University wary to adopt free online courses

by Aliya Karim

Administrators are skeptical about the trajectory of online education after a startup company made a splash last month by offering free online courses taught by universities’ top professors.

Udemy, a for-profit company that allows users to create and sell courses, tapped into professors’ knowledge base with the launch of The Faculty Project Jan. 26. Twelve professors at universities like Vanderbilt, Northwestern and Colgate have developed free courses in subjects ranging from public health to Russian literature and music.

The Udemy courses – which are offered for no academic credit – are presented through a combination of media, often including video mash-ups in which the professor is seen talking and outlining graphs next to a presentation. Students can post comments and questions under the lectures to which professors might respond.

GW professors are not offering any courses through the project, which cost about $500 each to develop, director of The Faculty Project Tim Parks said. The company has to select professors to participate.

Academic administrators have yet to jump on board with free online courses, citing their costly upkeep as a deterrent.

Provost Steven Lerman said the University is looking closely into the online education marketplace, which “has a lot of different models floating around,” including Massachusetts Institute of Technology’s OpenCourseWare, which Lerman helped launch 10 years ago when he was a professor there. After a decade of offering free lecture videos to students around the world, MIT will start granting certificates to students who take the courses this spring in a new program called MITx.

“The hard question is how do you sustain those [courses]. Even if you get some money to help do it at first, there’s a care and feeding cost to these things,” Lerman said. “The courses have to be updated, certainly if you want to do something like give examinations to students and give them certificates.”

The University is making strides in offering more hybrid courses – taught partly in the classroom and partly online – as a way to mitigate dwindling classroom space and the pinch of the city-imposed population cap for on-campus student enrollment. GW also offers 60 degree and certificate programs that use a standard distance learning model where students never have to set foot on campus.

To keep up with the expenses of developing online options and help subsidize free course materials, some universities rely on grants or donations.

Stephen Ehrmann, vice provost for teaching and learning, said the separation between GW and elite institutions that are taking up free online education models comes from the significant grants pulled in yearly from foundations.

“GW has no plans to offer free online non-credit courses comparable to the ones offered by MIT and Stanford,” Ehrmann said. “When we get large gifts or foundation support, I’d like to see us use it to improve the education of GW students who are working hard to earn a degree,” instead of outside students seeking free online courses, he said.
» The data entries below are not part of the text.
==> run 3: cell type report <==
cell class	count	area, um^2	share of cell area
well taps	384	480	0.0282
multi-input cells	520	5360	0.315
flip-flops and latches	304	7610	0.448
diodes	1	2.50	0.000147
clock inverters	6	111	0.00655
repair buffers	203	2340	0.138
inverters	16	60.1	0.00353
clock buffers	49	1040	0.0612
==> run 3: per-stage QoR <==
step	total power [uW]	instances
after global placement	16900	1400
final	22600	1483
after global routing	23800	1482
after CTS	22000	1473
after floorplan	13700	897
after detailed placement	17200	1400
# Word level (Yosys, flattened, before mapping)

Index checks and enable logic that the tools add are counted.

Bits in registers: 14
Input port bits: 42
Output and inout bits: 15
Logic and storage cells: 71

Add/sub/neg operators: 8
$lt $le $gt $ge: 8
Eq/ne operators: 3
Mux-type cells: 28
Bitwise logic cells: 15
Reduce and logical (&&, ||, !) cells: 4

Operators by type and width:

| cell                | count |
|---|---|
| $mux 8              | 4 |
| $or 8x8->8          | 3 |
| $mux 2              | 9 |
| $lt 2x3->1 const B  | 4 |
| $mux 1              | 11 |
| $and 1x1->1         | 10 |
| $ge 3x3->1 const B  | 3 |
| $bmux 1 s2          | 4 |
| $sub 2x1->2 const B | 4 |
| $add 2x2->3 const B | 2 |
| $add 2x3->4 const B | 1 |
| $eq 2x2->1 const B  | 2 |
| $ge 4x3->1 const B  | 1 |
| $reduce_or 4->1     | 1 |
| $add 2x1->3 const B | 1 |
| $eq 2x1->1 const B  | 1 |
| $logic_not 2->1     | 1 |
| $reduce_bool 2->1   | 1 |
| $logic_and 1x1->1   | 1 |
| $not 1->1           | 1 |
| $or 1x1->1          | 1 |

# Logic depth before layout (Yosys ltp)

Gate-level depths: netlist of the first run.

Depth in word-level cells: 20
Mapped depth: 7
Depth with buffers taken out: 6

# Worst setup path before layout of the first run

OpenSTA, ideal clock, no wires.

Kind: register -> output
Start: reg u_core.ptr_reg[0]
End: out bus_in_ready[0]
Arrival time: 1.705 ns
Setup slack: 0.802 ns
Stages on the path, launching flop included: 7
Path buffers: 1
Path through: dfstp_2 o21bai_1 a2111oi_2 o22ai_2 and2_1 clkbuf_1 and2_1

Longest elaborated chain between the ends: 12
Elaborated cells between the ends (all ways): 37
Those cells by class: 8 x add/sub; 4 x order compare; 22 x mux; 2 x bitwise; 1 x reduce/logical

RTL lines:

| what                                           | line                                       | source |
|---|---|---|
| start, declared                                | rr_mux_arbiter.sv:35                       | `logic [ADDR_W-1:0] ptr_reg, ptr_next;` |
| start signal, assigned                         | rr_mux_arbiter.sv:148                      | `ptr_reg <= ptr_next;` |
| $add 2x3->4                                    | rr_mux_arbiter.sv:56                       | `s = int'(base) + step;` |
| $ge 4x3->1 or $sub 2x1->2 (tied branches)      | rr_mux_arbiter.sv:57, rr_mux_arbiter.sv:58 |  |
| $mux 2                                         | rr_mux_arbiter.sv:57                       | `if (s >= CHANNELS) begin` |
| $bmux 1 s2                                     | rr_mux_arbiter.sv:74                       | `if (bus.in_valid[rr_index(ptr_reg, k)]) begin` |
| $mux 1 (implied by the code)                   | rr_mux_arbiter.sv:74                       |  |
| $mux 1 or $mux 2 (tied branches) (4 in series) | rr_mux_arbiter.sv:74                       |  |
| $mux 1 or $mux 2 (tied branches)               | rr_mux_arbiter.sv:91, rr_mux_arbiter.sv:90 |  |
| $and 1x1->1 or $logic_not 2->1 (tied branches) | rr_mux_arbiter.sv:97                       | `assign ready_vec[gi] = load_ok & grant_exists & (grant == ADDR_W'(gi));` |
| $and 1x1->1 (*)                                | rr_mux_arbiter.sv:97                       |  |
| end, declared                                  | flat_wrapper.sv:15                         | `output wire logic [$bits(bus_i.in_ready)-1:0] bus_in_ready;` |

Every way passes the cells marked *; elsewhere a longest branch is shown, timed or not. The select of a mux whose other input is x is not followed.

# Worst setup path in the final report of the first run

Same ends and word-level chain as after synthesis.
$ cat config.mk
export PLATFORM = sky130hd
export DESIGN_NAME = mc_control_fsm
export DESIGN_NICKNAME = d
export VERILOG_FILES = /design/src/rtl/mc_control_fsm.sv
export SDC_FILE = /design/constraint.sdc
export NUM_CORES = 1
export LEC_CHECK = 0
export CAP_MARGIN = 10
export CORE_MARGIN = 2
export CORE_UTILIZATION = 46
export DETAILED_ROUTE_END_ITERATION = 8
export MAX_ROUTING_LAYER = met4
export PLACE_DENSITY = 0.77
export SLEW_MARGIN = 20
export SYNTH_ARGS = -nofsm -noshare
export SYNTH_HDL_FRONTEND = slang
export SYNTH_SLANG_ARGS = --single-unit
$ cat constraint.sdc
create_clock -name CLK -period 1.8 [get_ports CLK]
set_clock_uncertainty 0.05 [all_clocks]
set_input_delay 0.18 -clock CLK [delete_from_list [all_inputs] [get_ports CLK]]
set_output_delay 0.18 -clock CLK [all_outputs]
set_load 0.02 [all_outputs]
Likening free online courses to “public television or the New York Public Library,” Ehrmann said, “You have to have a lot of money to offer them. If you can do it, it can be a real public service.”

Especially as tuition costs are spotlighted nationwide, Robert Garland, a Colgate professor who is teaching ancient Greek religion through Udemy, said no-cost courses open doors for people who cannot otherwise afford higher education.

“This is an important issue for all institutions of higher learning, that online learning is here to stay. What format classes will be in and how they’ll impact higher learning is not clear at this moment,” Garland said. “I certainly believe in trying to promote learning to a wider group of people.”

Other online education issues, including the costs of courses, will be on the docket for GW's six-month-old Teaching and Learning Collaborative this spring, the advisory board’s lead faculty member Rahul Simha said.

The 19-person board was created to examine teaching strategies toward boosting student engagement in the classroom.

“It’s exciting that today’s technology allows certain kinds of scaling and cost efficiencies, so institutions of higher education need to figure out how to make use of that,” Simha, who is also a computer science professor, said.